• **Assigned task**
Working from the records below, repeat exactly the lines starting at the line that contains "act & ~clr;" and ending at the line that contains "export PLACE_DENSITY_LB_ADDON = 0.25", inclusive.
======== Task input
### src/rtl/lift_car_ctrl.sv
module lift_car_ctrl #(
  parameter int NF = 8,
  localparam int FW = $clog2(NF),
  localparam int CW = $clog2(NF + 1)
) (
  input  logic          clk,
  input  logic          rst_n,
  input  logic          cfg_load,
  input  logic [CW-1:0] cfg_floors,
  input  logic [NF-1:0] car_btn,
  input  logic [NF-1:0] hall_up,
  input  logic [NF-1:0] hall_dn,
  input  logic [NF-1:0] floor_sense,
  output logic          state_moving,
  output logic [FW-1:0] state_floor,
  output logic          door_open
);

  logic [CW-1:0] cnt_q;
  logic [NF-1:0] act, up_ok, dn_ok, ab, bl;
  logic [NF-1:0] car_r, up_r, dn_r, sense_d;
  logic [NF-1:0] here, open_here, rise, clr, pend;
  logic          moving, dir_up, arrive, any_ab, any_bl, go_up, go_dn, hit;
  logic [FW-1:0] floor_q, tgt;

  for (genvar i = 0; i < NF; i++) begin : g_mask
    assign act[i]   = CW'(i) < cnt_q;
    assign up_ok[i] = CW'(i + 1) < cnt_q;
    if (i == 0) begin : g_bot
      assign dn_ok[i] = 1'b0;
    end else begin : g_mid
      assign dn_ok[i] = act[i];
    end
    assign ab[i] = FW'(i) > floor_q;
    assign bl[i] = FW'(i) < floor_q;
  end

  assign here      = {{(NF-1){1'b0}}, 1'b1} << floor_q;
  assign open_here = moving ? '0 : here;
  assign rise      = floor_sense & ~sense_d & act;
  assign arrive    = moving && rise[floor_q];
  assign clr       = arrive ? here : '0;
  assign pend      = car_r | up_r | dn_r;
  assign any_ab    = |(pend & ab);
  assign any_bl    = |(pend & bl);
  assign go_up     = any_ab && (dir_up || !any_bl);
  assign go_dn     = any_bl && !go_up;

  always_comb begin
    tgt = floor_q;
    hit = 1'b0;
    if (go_up) begin
      for (int i = NF - 1; i >= 0; i--)
        if (ab[i] && (car_r[i] || up_r[i])) begin tgt = FW'(i); hit = 1'b1; end
      if (!hit)
        for (int i = 0; i < NF; i++)
          if (ab[i] && dn_r[i]) tgt = FW'(i);
    end else if (go_dn) begin
      for (int i = 0; i < NF; i++)
        if (bl[i] && (car_r[i] || dn_r[i])) begin tgt = FW'(i); hit = 1'b1; end
      if (!hit)
        for (int i = NF - 1; i >= 0; i--)
          if (bl[i] && up_r[i]) tgt = FW'(i);
    end
  end

  always_ff @(posedge clk) begin
    if (!rst_n) begin
      cnt_q   <= '0;
      car_r   <= '0;
      up_r    <= '0;
      dn_r    <= '0;
      sense_d <= '0;
      moving  <= 1'b0;
      floor_q <= '0;
      dir_up  <= 1'b1;
    end else begin
      if (cfg_load) cnt_q <= (cfg_floors > CW'(NF)) ? CW'(NF) : cfg_floors;
      sense_d <= floor_sense;
      car_r   <= (car_r | (car_btn & ~open_here)) & act & ~clr;
      up_r    <= (up_r | (hall_up & ~open_here)) & up_ok & ~clr;
      dn_r    <= (dn_r | (hall_dn & ~open_here)) & dn_ok & ~clr;
      if (moving) begin
        if (arrive) moving <= 1'b0;
      end else if (go_up || go_dn) begin
        moving  <= 1'b1;
        floor_q <= tgt;
        dir_up  <= go_up;
      end
    end
  end

  assign state_moving = moving;
  assign state_floor  = floor_q;
  assign door_open    = !moving;

endmodule

### config.mk
export PLATFORM = sky130hd
export DESIGN_NAME = lift_car_ctrl
export DESIGN_NICKNAME = d
export VERILOG_FILES = /design/src/rtl/lift_car_ctrl.sv
export SDC_FILE = /design/constraint.sdc
export NUM_CORES = 1
export LEC_CHECK = 0
export BUFFER_PORTS_ARGS = -buffer_cell sky130_fd_sc_hd__buf_2
export CAP_MARGIN = 20
export CORE_MARGIN = 2
export CORE_UTILIZATION = 45
export CTS_BUF_LIST = sky130_fd_sc_hd__clkbuf_4 sky130_fd_sc_hd__clkbuf_8 sky130_fd_sc_hd__clkbuf_16
export DETAILED_ROUTE_END_ITERATION = 8
export PLACE_DENSITY_LB_ADDON = 0.25
export SETUP_SLACK_MARGIN = 0.5
export SYNTH_ARGS = -nofsm -noshare
export SYNTH_HDL_FRONTEND = slang
export SYNTH_SLANG_ARGS = --single-unit
### constraint.sdc
create_clock -name clk -period 2.73 [get_ports clk]
set_input_delay 0.1365 -clock clk [delete_from_list [all_inputs] [get_ports clk]]
set_output_delay 0.1365 -clock clk [all_outputs]
set_load 0.01 [all_outputs]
================
• **Answer section**
      car_r   <= (car_r | (car_btn & ~open_here)) & act & ~clr;
      up_r    <= (up_r | (hall_up & ~open_here)) & up_ok & ~clr;
      dn_r    <= (dn_r | (hall_dn & ~open_here)) & dn_ok & ~clr;
      if (moving) begin
        if (arrive) moving <= 1'b0;
      end else if (go_up || go_dn) begin
        moving  <= 1'b1;
        floor_q <= tgt;
        dir_up  <= go_up;
      end
    end
  end

  assign state_moving = moving;
  assign state_floor  = floor_q;
  assign door_open    = !moving;

endmodule

### config.mk
export PLATFORM = sky130hd
export DESIGN_NAME = lift_car_ctrl
export DESIGN_NICKNAME = d
export VERILOG_FILES = /design/src/rtl/lift_car_ctrl.sv
export SDC_FILE = /design/constraint.sdc
export NUM_CORES = 1
export LEC_CHECK = 0
export BUFFER_PORTS_ARGS = -buffer_cell sky130_fd_sc_hd__buf_2
export CAP_MARGIN = 20
export CORE_MARGIN = 2
export CORE_UTILIZATION = 45
export CTS_BUF_LIST = sky130_fd_sc_hd__clkbuf_4 sky130_fd_sc_hd__clkbuf_8 sky130_fd_sc_hd__clkbuf_16
export DETAILED_ROUTE_END_ITERATION = 8
export PLACE_DENSITY_LB_ADDON = 0.25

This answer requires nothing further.